As a candidate for president, Trump emphasized revitalizing the U.S. manufacturing sector and eliminating the chronic trade deficit between the U.S. and China. Low-interest rates essentially mean the availability of “cheap money” and weaken the dollar relative to foreign currencies. A weakened dollar gives U.S. exporters an advantage over international rivals whose products are denominated in foreign currencies.
 
Provided imports remain steady as demand for U.S. exports increases due to the weaker dollar, the trade deficit should narrow. While this applies to the U.S. trade deficit, China -- which maintains by far the largest trade surplus with the U.S. -- is the target of this economic strategy.
 
The downside of low interest rates
 
While lowering interest rates benefits some U.S. economy sectors -- namely exporters -- and fosters growth, the strategy does carry downsides. Low interest rates and a consequently weaker dollar decrease the return on dollar denominated assets. This, in turn, can lead to foreign investors drawing down their dollar reserves held by the Federal Reserve. This is precisely what happened in September 2019.
 
Straining under significant liquidity stresses this year, the repo market was hit by a widespread retreat of foreign investors chasing higher returns outside dollar-denominated investments.
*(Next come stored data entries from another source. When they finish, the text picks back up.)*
--- config.mk ---
export PLATFORM = sky130hd
export DESIGN_NAME = xor_base64_codec
export DESIGN_NICKNAME = d
export VERILOG_FILES = /design/src/design/xb64_pkg.sv /design/src/design/xor_base64_codec.sv
export SDC_FILE = /design/constraint.sdc
export NUM_CORES = 1
export LEC_CHECK = 0
export BUFFER_PORTS_ARGS = -buffer_cell sky130_fd_sc_hd__buf_2
export CAP_MARGIN = 20
export CORE_UTILIZATION = 50
export DETAILED_ROUTE_END_ITERATION = 7
export PLACE_DENSITY = 0.67
export SETUP_SLACK_MARGIN = 0.3
export SLEW_MARGIN = 20
export SYNTH_ARGS = -nofsm -noshare
export SYNTH_HDL_FRONTEND = slang
export SYNTH_SLANG_ARGS = --single-unit
--- constraint.sdc ---
create_clock -name clk -period 12.8 [get_ports clk]
set_input_delay 0.64 -clock clk [delete_from_list [all_inputs] [get_ports clk]]
set_output_delay 0.64 -clock clk [all_outputs]
set_load 0.05 [all_outputs]
--- src/design/xb64_pkg.sv ---
// Package for the XOR base64 codec: register indexes, character constants
// and the base64 alphabet mapping functions. No dependencies.
package xb64_pkg;

	localparam int MAX_RES = 4;
	localparam int CNT_W = 3;
	localparam int IDX_W = 2;

	typedef enum logic {
		REG_CODEC_MODE = 1'b0,
		REG_XOR_KEY    = 1'b1
	} cfg_reg_t;

	localparam logic [7:0] CHAR_PAD = 8'h3d;

	function automatic logic [7:0] b64_char(input logic [5:0] v);
		logic [7:0] w;
		w = {2'b00, v};
		if (v < 6'd26) begin
			b64_char = 8'h41 + w;
		end else if (v < 6'd52) begin
			b64_char = 8'h61 + w - 8'd26;
		end else if (v < 6'd62) begin
			b64_char = 8'h30 + w - 8'd52;
		end else if (v == 6'd62) begin
			b64_char = 8'h2b;
		end else begin
			b64_char = 8'h2f;
		end
	endfunction

	// bit 6 set marks a code outside the alphabet
	function automatic logic [6:0] b64_val(input logic [7:0] c);
		logic [7:0] d;
		d = 8'h00;
		b64_val = 7'h40;
		if (c inside {[8'h41:8'h5a]}) begin
			d = c - 8'h41;
			b64_val = {1'b0, d[5:0]};
		end else if (c inside {[8'h61:8'h7a]}) begin
			d = c - 8'h61 + 8'd26;
			b64_val = {1'b0, d[5:0]};
		end else if (c inside {[8'h30:8'h39]}) begin
			d = c - 8'h30 + 8'd52;
			b64_val = {1'b0, d[5:0]};
		end else if (c == 8'h2b) begin
			b64_val = 7'd62;
		end else if (c == 8'h2f) begin
			b64_val = 7'd63;
		end
	endfunction

endpackage

--- src/design/xor_base64_codec.sv ---
// Top level of the XOR base64 codec: input register, codec logic and a
// four-entry result buffer. Depends on xb64_pkg.
//
// Usage:
//  Input channel in_valid/in_stall carries in_byte and in_last; an item is
//  taken when in_valid is high and in_stall is low. Output channel
//  out_valid/out_stall carries one result per handshake.
//  Configuration: cfg_valid/cfg_ready (always ready) with cfg_index and
//  cfg_data; index 0 selects encode (0) or decode (1) and clears the
//  stream state, index 1 loads the XOR key. Write only while idle.
//  Path: an item is held in the input register; once the result buffer is
//  free, its results are loaded there and presented one at a time.
//  Throughput: one result per cycle while out_stall is low; an item holds
//  the result buffer until all its results (up to four) are taken, and
//  encoding gives four results per three bytes, plus padding at a message end.
//  Items with no result leave the input register without using the buffer.
//  Reset clears all control state: encode mode, key zero, no items in flight.
//  When the receiver stalls, the result buffer holds, then the input
//  register fills and in_stall rises.
module xor_base64_codec
	import xb64_pkg::*;
(
	input  logic       clk,
	input  logic       arst_n,
	input  logic       in_valid,
	output logic       in_stall,
	input  logic [7:0] in_byte,
	input  logic       in_last,
	output logic       out_valid,
	input  logic       out_stall,
	output logic [7:0] out_byte,
	output logic       out_has_byte,
	output logic       out_run_last,
	output logic       out_message_end,
	output logic       out_error,
	input  logic       cfg_valid,
	output logic       cfg_ready,
	input  logic       cfg_index,
	input  logic [7:0] cfg_data
);

	logic             mode_q;
	logic [7:0]       key_q;
	logic [11:0]      buf_q;
	logic [3:0]       cnt_q;
	logic [1:0]       phase_q;
	logic             pad_q;
	logic             err_q;

	logic             valid_s1;
	logic [7:0]       byte_s1;
	logic             last_s1;

	logic             valid_s2;
	logic [7:0]       rb_s2 [MAX_RES];
	logic [MAX_RES-1:0] rh_s2;
	logic [CNT_W-1:0] nr_s2;
	logic             last_s2;
	logic             err_s2;
	logic [IDX_W-1:0] idx_q;

	logic             out_take;
	logic             out_final;
	logic             buf_free;
	logic             advance;
	logic             in_take;
	logic             cfg_take;

	logic [7:0]       rb [MAX_RES];
	logic [MAX_RES-1:0] rh;
	logic [CNT_W-1:0] nr;
	logic [1:0]       ph;
	logic [11:0]      nbuf;
	logic [3:0]       ncnt;
	logic             npad;
	logic             nerr;
	logic [7:0]       x;
	logic [11:0]      v12;
	logic [11:0]      nb;
	logic [6:0]       cval;

	assign cfg_ready = 1'b1;
	assign cfg_take  = cfg_valid;
	assign out_take  = valid_s2 && !out_stall;
	assign out_final = ({1'b0, idx_q} + 3'd1) == nr_s2;
	assign buf_free  = !valid_s2 || (out_take && out_final);
	assign advance   = valid_s1 && buf_free;
	assign in_stall  = valid_s1 && !buf_free;
	assign in_take   = in_valid && !in_stall;

	always_comb begin
		for (int i = 0; i < MAX_RES; i++) begin
			rb[i] = 8'h00;
		end
		rh   = '0;
		nr   = '0;
		ph   = phase_q;
		nbuf = buf_q;
		ncnt = cnt_q;
		npad = pad_q;
		nerr = err_q;
		x    = byte_s1 ^ key_q;
		v12  = {buf_q[3:0], x};
		cval = b64_val(byte_s1);
		nb   = {buf_q[5:0], cval[5:0]};
		if (!mode_q) begin
			rh = '1;
			nbuf = v12;
			case (cnt_q)
				4'd2: begin
					rb[0] = b64_char(v12[9:4]);
					nr = 3'd1;
					ncnt = 4'd4;
				end
				4'd4: begin
					rb[0] = b64_char(v12[11:6]);
					rb[1] = b64_char(v12[5:0]);
					nr = 3'd2;
					ncnt = 4'd0;
				end
				default: begin
					rb[0] = b64_char(x[7:2]);
					nr = 3'd1;
					ncnt = 4'd2;
				end
			endcase
			ph = ph + nr[1:0];
			if (last_s1) begin
				if (ncnt == 4'd2) begin
					rb[nr[1:0]] = b64_char({x[1:0], 4'b0000});
					nr = nr + 3'd1;
					ph = ph + 2'd1;
				end else if (ncnt == 4'd4) begin
					rb[nr[1:0]] = b64_char({x[3:0], 2'b00});
					nr = nr + 3'd1;
					ph = ph + 2'd1;
				end
				for (int i = 0; i < MAX_RES; i++) begin
					if (ph != 2'd0 && nr < 3'd4) begin
						rb[nr[1:0]] = CHAR_PAD;
						nr = nr + 3'd1;
						ph = ph + 2'd1;
					end
				end
			end
		end else begin
			if (!(err_q || pad_q)) begin
				if (byte_s1 == CHAR_PAD) begin
					npad = 1'b1;
				end else if (cval[6]) begin
					nerr = 1'b1;
				end else begin
					nbuf = nb;
					case (cnt_q)
						4'd0: begin
							ncnt = 4'd6;
						end
						4'd2: begin
							rb[0] = nb[7:0] ^ key_q;
							rh[0] = 1'b1;
							nr = 3'd1;
							ncnt = 4'd0;
						end
						4'd4: begin
							rb[0] = nb[9:2] ^ key_q;
							rh[0] = 1'b1;
							nr = 3'd1;
							ncnt = 4'd2;
						end
						default: begin
							rb[0] = nb[11:4] ^ key_q;
							rh[0] = 1'b1;
							nr = 3'd1;
							ncnt = 4'd4;
						end
					endcase
				end
			end
			if (last_s1 && nr == 3'd0) begin
				rb[0] = 8'h00;
				rh[0] = 1'b0;
				nr = 3'd1;
			end
		end
	end

	always_ff @(posedge clk or negedge arst_n) begin
		if (!arst_n) begin
			mode_q   <= 1'b0;
			key_q    <= 8'h00;
			buf_q    <= '0;
			cnt_q    <= '0;
			phase_q  <= '0;
			pad_q    <= 1'b0;
			err_q    <= 1'b0;
			valid_s1 <= 1'b0;
			valid_s2 <= 1'b0;
			idx_q    <= '0;
		end else begin
			if (cfg_take) begin
				case (cfg_reg_t'(cfg_index))
					REG_CODEC_MODE: begin
						mode_q  <= cfg_data[0];
						buf_q   <= '0;
						cnt_q   <= '0;
						phase_q <= '0;
						pad_q   <= 1'b0;
						err_q   <= 1'b0;
					end
					REG_XOR_KEY: begin
						key_q <= cfg_data;
					end
					default: begin
					end
				endcase
			end else if (advance) begin
				if (last_s1) begin
					buf_q   <= '0;
					cnt_q   <= '0;
					phase_q <= '0;
					pad_q   <= 1'b0;
					err_q   <= 1'b0;
				end else begin
					buf_q   <= nbuf;
					cnt_q   <= ncnt;
					phase_q <= ph;
					pad_q   <= npad;
					err_q   <= nerr;
				end
			end
			if (in_take) begin
				valid_s1 <= 1'b1;
			end else if (advance) begin
				valid_s1 <= 1'b0;
			end
			if (advance && nr != 3'd0) begin
				valid_s2 <= 1'b1;
				idx_q    <= '0;
			end else if (out_take) begin
				if (out_final) begin
					valid_s2 <= 1'b0;
				end else begin
					idx_q <= idx_q + 2'd1;
				end
			end
		end
	end

	always_ff @(posedge clk) begin
		if (in_take) begin
			byte_s1 <= in_byte;
			last_s1 <= in_last;
		end
		if (advance && nr != 3'd0) begin
			for (int i = 0; i < MAX_RES; i++) begin
				rb_s2[i] <= rb[i];
			end
			rh_s2   <= rh;
			nr_s2   <= nr;
			last_s2 <= last_s1;
			err_s2  <= nerr;
		end
	end

	assign out_valid       = valid_s2;
	assign out_byte        = rb_s2[idx_q];
	assign out_has_byte    = rh_s2[idx_q];
	assign out_run_last    = out_final;
	assign out_message_end = out_final && last_s2;
	assign out_error       = err_s2;

endmodule

; ---- Word level (Yosys, flattened, before mapping)
; Memory sizes are Yosys's and may differ from the RTL's.
; Index checks and enable logic that the tools add are counted.
[totals]
ramBits = 32
output_inout_bits = 15
n_memories = 1
wordCells = 357
input_bits = 23
reg_bits = 45
[mem_list]
columns = memory, depth, word_bits, read_ports, rd_clocked_by_memory_dff, wr, line
row1 = rb_s2, 4, 8, 1, 0, 4, xor_base64_codec.sv:55  ; logic [7:0] rb_s2 [MAX_RES];
[op_classes]
reduce_logical = 47
n_bitwise = 22
n_addsub = 47
eq_ne = 19
order_cmp = 39
n_mux = 165
[op_table]
columns = operator, count
row1 = $mux 32, 15
row2 = $mux 8, 38
row3 = $add 7x6->8 const A, 12
row4 = $demux 8 s2, 5
row5 = $or 20x20->20, 4
row6 = $lt 6x6->1 const B, 12
row7 = $mux 3, 24
row8 = $bwmux 32, 2
row9 = $and 12x12->12, 4
row10 = $mux 6, 8
row11 = $not 12->12, 4
row12 = $sub 7x6->8 const B, 6
row13 = $sub 8x5->8 const B, 6
row14 = $mux 2, 22
row15 = $add 6x6->7 const A, 6
row16 = $lt 6x5->1 const B, 6
row17 = $mux 4, 9
row18 = $mux 7, 5
row19 = $xor 8x8->8, 4
row20 = $mux 1, 31
row21 = $eq 6x6->1 const B, 4
row22 = $eq 8x6->1 const B, 3
row23 = $mux 24, 1
row24 = $pmux 8 s3, 1
row25 = 40 further kinds, 107

; ---- Logic depth before layout (Yosys ltp)
; Gate-level depths: netlist of the first run.
[depth]
ltp_word = 34
mapped_depth = 22
depth_no_buf = 22

; ---- Worst setup path before layout of the first run
; No wires, ideal clock.
[synth_path]
path_kind = reg-to-reg
from = register cnt_q[1]
to = register last_s2 (enable)
stages_incl_launch_ff = 20
period_less_slack_ps = 5849
setup_slack_ps = 6951
t_arrival_ps = 5425
t_required_ps = 12376
setup_ps = 424
n_path_buf = 2
path_cell_list = dfrtp_1 > inv_1 > ha_1 > clkbuf_1 > clkbuf_1 > nand2_1 > xor2_1 > inv_1 > ha_1 > inv_1 > nand2_1 > fa_1 > mux2i_1 > ha_1 > mux2_2 > inv_1 > ha_1 > mux2i_1 > a2111oi_4 > nor2_1
[synth_via]
elab_chain_len = 31
word_cells_on_any_way = 70
classes_between = 10 x add/sub / 4 x order compare / 4 x eq/ne / 39 x mux / 13 x reduce/logical
[synth_lines]
columns = item, line
row1 = from (decl), xor_base64_codec.sv:45  ; logic [3:0] cnt_q;
row2 = from (signal assigned), xor_base64_codec.sv:225  ; cnt_q <= ncnt;
row3 = $eq 4x3->1, xor_base64_codec.sv:109  ; case (cnt_q)
row4 = $mux 2, xor_base64_codec.sv:109
row5 = $mux 3, xor_base64_codec.sv:106  ; if (!mode_q) begin
row6 = $add 2x2->2, xor_base64_codec.sv:127  ; ph = ph + nr[1:0];
row7 = $add 2x1->2, "xor_base64_codec.sv:132, xor_base64_codec.sv:136"
row8 = $mux 2, xor_base64_codec.sv:133  ; end else if (ncnt == 4'd4) begin
row9 = $mux 2, xor_base64_codec.sv:129  ; if (ncnt == 4'd2) begin
row10 = $mux 2, xor_base64_codec.sv:128  ; if (last_s1) begin
row11 = [15 not listed], n/a
row12 = $mux 3 or $mux 2 (tied branches), xor_base64_codec.sv:106
row13 = $lt 3x3->1 or $reduce_bool 2->1 (tied branches), xor_base64_codec.sv:139  ; if (ph != 2'd0 && nr < 3'd4) begin
row14 = $logic_and 1x1->1, xor_base64_codec.sv:139
row15 = $mux 3, xor_base64_codec.sv:139
row16 = $mux 3, xor_base64_codec.sv:128
row17 = $mux 3 *, xor_base64_codec.sv:106
row18 = $reduce_bool 3->1 *, xor_base64_codec.sv:254  ; if (advance && nr != 3'd0) begin
row19 = $logic_and 1x1->1 *, xor_base64_codec.sv:254
row20 = to (signal assigned), xor_base64_codec.sv:260  ; last_s2 <= last_s1;
row21 = to (decl), xor_base64_codec.sv:58  ; logic last_s2;
; Mark *: on every way between the ends. The rest lies on a longest branch, timed or not. The select of a mux whose other input is x is not followed.
; A chain may end at the register's enable or synchronous reset.

==> flow_metrics.tcl, run 1 <==
set metrics [dict create \
    status "finished clean" \
    cp_max_fo 7 \
    postCtsHoldBufs 0 \
    max_slew_margin_pct 31.3 \
    cts_root_buf "clkbuf_16" \
    fin_crit_ps 5430 \
    crit_type "flop to flop" \
    routed_wl_mm 18.3 \
    final_util_pct 56.2 \
    setup_viol 0 \
    start_util_pct 51.7 \
    crit_top_cell "ha_1" \
    pre_cts_slack_ps 7430 \
    drv_cap 0 \
    p_leak_nw 2.56 \
    power.density_nw_per_um2 309 \
    pin_count 38 \
    fillerInstances 1146 \
    rsz0062_at_grt "no" \
    path_cells "inv_1 > ha_1 > inv_1 > ha_1 > xnor2_1 > xor2_1 > xnor2_1 > ha_1 > inv_1 > nand2_1 > fa_1 > mux2i_1 > ha_1 > mux2_2 > ha_1 > nand2_1 > o32ai_1 > nor2_1 > and3_1 > a311o_1 > o21ai_1" \
    antenna_found_initial 0 \
    wl_per_cell_um 19.7 \
    cts_max_level 3 \
    n_antenna_cell 0 \
    crit_start "cnt_q[1]" \
    start_kind "flop" \
    clk_pin_slew_ps 60 \
    first_iter_violations 565 \
    ys_types 90 \
    grt_pass1_vias 5464 \
    synth_top_area_cell "edfxtp_1" \
    viasPerCell 6.35 \
    critPathTopFamily "adder cells" \
    tightest_slew_ps 1030 \
    coreArea_um2 12100 \
    cts_resized 0 \
    hold_ws_ps 321 \
    rows 40 \
    grt_max_degree 35 \
    ant_nets 0 \
    cts_tree "yes" \
    fin_skew_ps 6.29 \
    grt_util_all_layers_pct 29.3 \
    die_height_um 114 \
    nNetsFinal 820 \
    synth_ff_type "edfxtp_1" \
    post_cts_buffers 0 \
    grt_overflow 0 \
    grt_first_pass_wirelength_mm 29.5 \
    cp_slowest_cell "o32ai_1" \
    fmax_mhz 184 \
    die-area_um2 13000 \
    setup_tns_ps 0 \
    synthTopCellsByArea "edfxtp_1 (20%), dfrtp_1 (10%), ha_1 (8.4%)" \
    yosys-top-cells-count "nand2_1 (69), a21oi_1 (64), nor2_1 (61), o21ai_0 (61), ha_1 (42)" \
    peakVddDrop_uv 131 \
    ys_ff_latch 66 \
    hold_path.class "primary input to async pin" \
    cts_buffers 9 \
    drc_errors 0 \
    syn_area_um2 6270 \
    synth-seq-area-share_pct 29.6 \
    end_kind "flop" \
    synth_edf_count 41 \
    first_pass_iters 7 \
    synth_cells 745 \
    p_total_w 0.00211 \
    portBuffers 36 \
    path_buf_inv 3 \
    clk_latency_ps 340 \
    cp.arrival_ps 5610 \
    cts.sinks 66 \
    post-route-period-util_pct 42.4 \
    synth_most_common_cell "nand2_1" \
    async_reset_ff_share_pct 37.9 \
    syn_avg_cell_area_um2 8.41 \
    gp_congestion 0.980 \
    die_w_um 114 \
    hold_viol_final 0 \
    area_growth_pct 8.64 \
    yosysTopAreaCellShare_pct 19.6 \
    clockBufferDepth 2 \
    drive_gt1_share_pct 14.2 \
    multi_input_area_um2 4060 \
    cp.required_ps 12980 \
    slowest_delay_ps 850 \
    reg2reg_from "cnt_q[1]" \
    seq_area_um2 1860 \
    yosysWarnings 0 \
    syn_nets 811 \
    slew_violations 0 \
    routed-via-count 5884 \
    hpwlAfterDp_mm 13.4 \
    setup_ws_ps 7370 \
]
-- placed cells by master, fill, tap and decap left out, types with 5 or more instances in the layout --
master,netlist,routed
ha_1,42,42
a21oi_1,64,64
nor2_1,61,60
buf_4,3,9
and2_1,10,10
nor2b_1,8,8
o22ai_1,9,9
nor3_1,22,22
nand2b_1,9,9
a221oi_1,6,6
mux2i_1,8,8
mux4_2,5,5
o211ai_1,6,6
xnor2_1,18,18
mux2_2,11,11
dfrtp_1,25,25
edfxtp_1,41,41
nand2_1,69,69
o21ai_1,7,7
xor2_1,14,14
clkbuf_16,0,9
o21ai_0,61,61
nor4_1,6,6
buf_2,7,36
nand3_1,24,24
o2111ai_1,5,5
inv_1,32,32
or2_2,5,5
and3_1,7,7
o221ai_1,5,5
a31oi_1,14,14
nand4_1,9,9
o31ai_1,8,8
-- cell families (layout without fill, tap and decap cells) --
kind of cell	count (synthesis)	in the layout	share of synthesized area (%)
AO/OA/AOI/OAI	249	249	27.1
AND/OR/NAND/NOR	242	242	18.6
buffers and inverters	85	99	5.67
flip-flops	66	66	29.6
adder cells (fa/ha/maj)	43	43	8.70
XOR/XNOR	35	35	5.25
multiplexers	24	24	5.05
other	1	1	0.0598
-- state kept, by name, summed over array words and instances, names as in the netlist --
register / flops
idx_q: 2
err_q: 1
cnt_q: 2
phase_q: 2
byte_s1: 8
out_valid: 1
key_q: 8
last_s1: 1
pad_q: 1
last_s2: 1
out_error: 1
nr_s2: 3
buf_q: 6
mode_q: 1
rh_s2: 2
rb_s2: 25
valid_s1: 1
-- metrics by stage --
stage / std cells / area [um2]
floorplan: 745 / 6270
global placement: 911 / 6520
detailed placement: 911 / 6520
CTS: 927 / 6810
global route: 927 / 6810
finish: 927 / 6810
-- worst register-to-register path, stage by stage, from the launching register on --
cell and delay [ps]:
dfrtp_1 440, inv_1 130, ha_1 340, inv_1 150, ha_1 210, xnor2_1 320, xor2_1 210, xnor2_1 170
ha_1 220, inv_1 90, nand2_1 140, fa_1 430, mux2i_1 290, ha_1 170, mux2_2 180, ha_1 150
nand2_1 50, o32ai_1 850, nor2_1 120, and3_1 190, a311o_1 310, o21ai_1 90
-- path summary, 6_finish.rpt --
kind,slack (ps),depth (start not counted),endpoint
setup / recovery,7370,21,rb_s2[0][2]
hold / removal,320,1,idx_q[1]
setup reg to reg,7370,21,rb_s2[0][2]
hold reg to reg,480,2,buf_q[5]
max in group asynchronous,12050,1,key_q[7]
min in group clk,480,1,byte_s1[0]
-- layer usage --
layer | wire length [um] | GRT usage, %
met5 | 0 | 0
met4 | 487 | 11.3
met3 | 1440 | 6.06
met2 | 8470 | 46.6
met1 | 7860 | 39.3
-- area by class of cell --
class | count | share of cell area (%)
Multi-Input combinational cell | 594 | 59.6
Inverter | 38 | 2.09
Sequential cell | 66 | 27.3
Tap cell | 168 | 3.09
Clock inverter | 7 | 1.01
Clock buffer | 9 | 3.31
Timing Repair Buffer | 45 | 3.64
-- power breakdown --
group / switching, W / internal, W
combinational: 0.000948 / 0.000487
sequential: 0.0000898 / 0.000335
clock: 0.0000954 / 0.000150
No activity file was read; power rests on OpenSTA's default activity.
==> run 2: changes to the inputs <==
clock period = 5.2 ns   (was 12.8 ns; I/O delays follow)
==> run 2 against run 1 <==
Effect of this change: critical path depth decreased by 1; non-clock buffer count is 13 higher; fmax increased by 17%; clock-buffer cell count unchanged; die area unchanged; global-route usage grew 1.2 points; design area up 2.7%; sequential cell count is the same; register-to-register slack worse by 6800 ps; sequential share of layout area fell by 0.69 points; critical endpoint is now rb_s2[2][1].
==> flow_metrics.tcl, run 2 (synthesis gave the netlist of run 1 again) <==
set metrics [dict create \
    clk_latency_ps 350 \
    grt_first_pass_wirelength_mm 30.8 \
    drive_gt1_share_pct 17.1 \
    gp_congestion 0.988 \
    fin_crit_ps 4630 \
    setup_tns_ps 0 \
    post-route-period-util_pct 89.0 \
    area_growth_pct 11.5 \
    wl_per_cell_um 20.0 \
    cp.required_ps 5270 \
    coreArea_um2 12100 \
    final_common_cell "nand2_1" \
    portBuffers 36 \
    grt_max_degree 34 \
    cts_max_level 3 \
    cts_root_buf "clkbuf_16" \
    cts.sinks 66 \
    die_w_um 114 \
    cts_buffers 9 \
    grt_overflow 0 \
    drv_cap 0 \
    grt_pass1_vias 5770 \
    routed-via-count 6019 \
    routed_wl_mm 18.8 \
    max_slew_margin_pct 30.6 \
    viasPerCell 6.40 \
    cts_tree "yes" \
    die_height_um 114 \
    fin_skew_ps 7.58 \
    top_register "rb_s2" \
    hold_path.class "primary input to flop" \
    ant_nets 0 \
    pin_count 38 \
    setup_viol 0 \
    fmax_mhz 216 \
    final_cell_mix "nand2_1 (68), a21oi_1 (64), o21ai_0 (60)" \
    clk_pin_slew_ps 60 \
    die-area_um2 13000 \
    nNetsFinal 833 \
    drc_errors 0 \
    crit_type "flop to flop" \
    first_pass_iters 5 \
    cp_max_fo 7 \
    slew_violations 0 \
    hold_viol_final 0 \
    n_antenna_cell 0 \
    antenna_found_initial 0 \
    top_regs "rb_s2 (25), byte_s1 (8), key_q (8)" \
    hpwlAfterDp_mm 13.6 \
    clockBufferDepth 2 \
    cp.arrival_ps 4690 \
    rows 40 \
    start_kind "flop" \
    rsz0062_at_grt "no" \
    status "finished clean" \
    tightest_slew_ps 1030 \
    largest_reg_flops 25 \
    grt_util_all_layers_pct 30.6 \
    first_iter_violations 672 \
    fillerInstances 1122 \
    start_util_pct 51.7 \
    end_kind "flop" \
]
## run 2: cell count changes in the layout (fill, tap and decap cells not counted), moves of 2 or more
cell and change:
mux2i_1 -2, nor2_1 -3, buf_4 +9, nor2_4 +2
clkinv_2 +2
## run 2: cell type report
class	instances	area [um2]	share of cell area (%)
multi-input cells	594	4130	59.0
inverters	38	143	2.04
clock buffers	9	225	3.22
well taps	168	210	3.01
repair buffers	58	382	5.46
clock inverters	7	45.0	0.644
flip-flops and latches	66	1860	26.6
## run 2: path summary, 6_finish.rpt
path,start,endpoint,slack [ps],cells past startpoint
max in group asynchronous,arst_n,cnt_q[1],4250,2
max,cnt_q[1],rb_s2[2][1],570,20
min in group asynchronous,arst_n,idx_q[0],480,2
min reg2reg,pad_q,pad_q,500,1
max reg2reg,cnt_q[1],rb_s2[2][1],570,20
min,in_byte[2],byte_s1[2],90,1
## run 2: stage by stage
step,hold slack (ps),cells,utilization (%),area (um2),worst slack (ps)
after global routing,83.3,940,57.7,6990,289
after global placement,289,918,54.4,6590,395
after detailed placement,314,918,54.4,6590,97.4
after floorplan,-35.6,745,-,6280,330
final,91.1,940,57.7,6990,574
after CTS,84.8,935,56.8,6880,305
## run 2: what timing repair did
item                                   in CTS  in global routing
gates resized for setup                     3                 12
setup endpoints to repair                  34                 48
cloned                                      0                  2
buffers inserted                            0                  3
pin swaps                                   0                  2
hold buffers                                1                  0
endpoints found under the hold margin      25                  0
As foreign investors drew down their reserves held by the Fed, the supply of available dollars in the repo market contracted. Facing a sudden shortage, rates in the repo marketed skyrocketed by 500 percent overnight on September 17th. In this way, low interest rates engender the conditions that created the sort of systemic risk that brought the global economy to its knees in 2008.
 
Looking ahead: Lack of resilience in the repo market threatens the global economy
 
The ultimate cause of the financial crisis of 2008 was the collapse of the U.S. housing bubble, which triggered a total breakdown in the market for mortgage-backed securities and derivatives that had escalated in the preceding years. However, the proximate cause -- the match that lit the fire that nearly burned down the whole global economy -- was the liquidity shock in the U.S. repo market.
 
The collapse in housing prices left U.S. financial institutions burdened with billions of dollars of suddenly defaulting mortgage-backed investments. Lacking adequate financial reserves to meet their obligations, and realizing that their peers were all overexposed to the U.S. housing market as well, the repo market seized-up essentially overnight. The global economy collapsed with it in the worst recession since the Great Depression.
 
On September 17th interest rates on short-term loans spiked to over 10 percent, more than five times the Fed’s benchmark rate. The Fed responded by lowering rates the next day and increasing their balance sheet by hundreds of billions of dollars to provide additional liquidity.
 
Several factors played a role in this sudden market shock. Anticipating the rapidly approaching end of fiscal year 2019 on September 30th — and tax bills coming due — banks were hoarding their cash reserves, removing liquidity from the market as a whole. Simultaneously, demand for short-term loans from corporations trying to meet their own tax bills increased.
 
Usually the market is able to handle this short-term pressure without a crisis of the sort witnessed in September. However, an exogenous shock — a shortage of available dollars in overseas markets as foreign investors drew down their dollar holdings — combined with this routine seasonal strain on the repo market to drastically and suddenly deplete liquidity.
 
That no dramatic one-off cause or unexpectedly weak economic news drove September’s shock is not a cause for relief, however. Indeed, it highlights the repo market’s vulnerability to routine market movements, which, when considered with current, persistently low interest rates, indicates the repo market remains as much of a systemic risk to the global economy as it was in 2007, pre-financial crisis.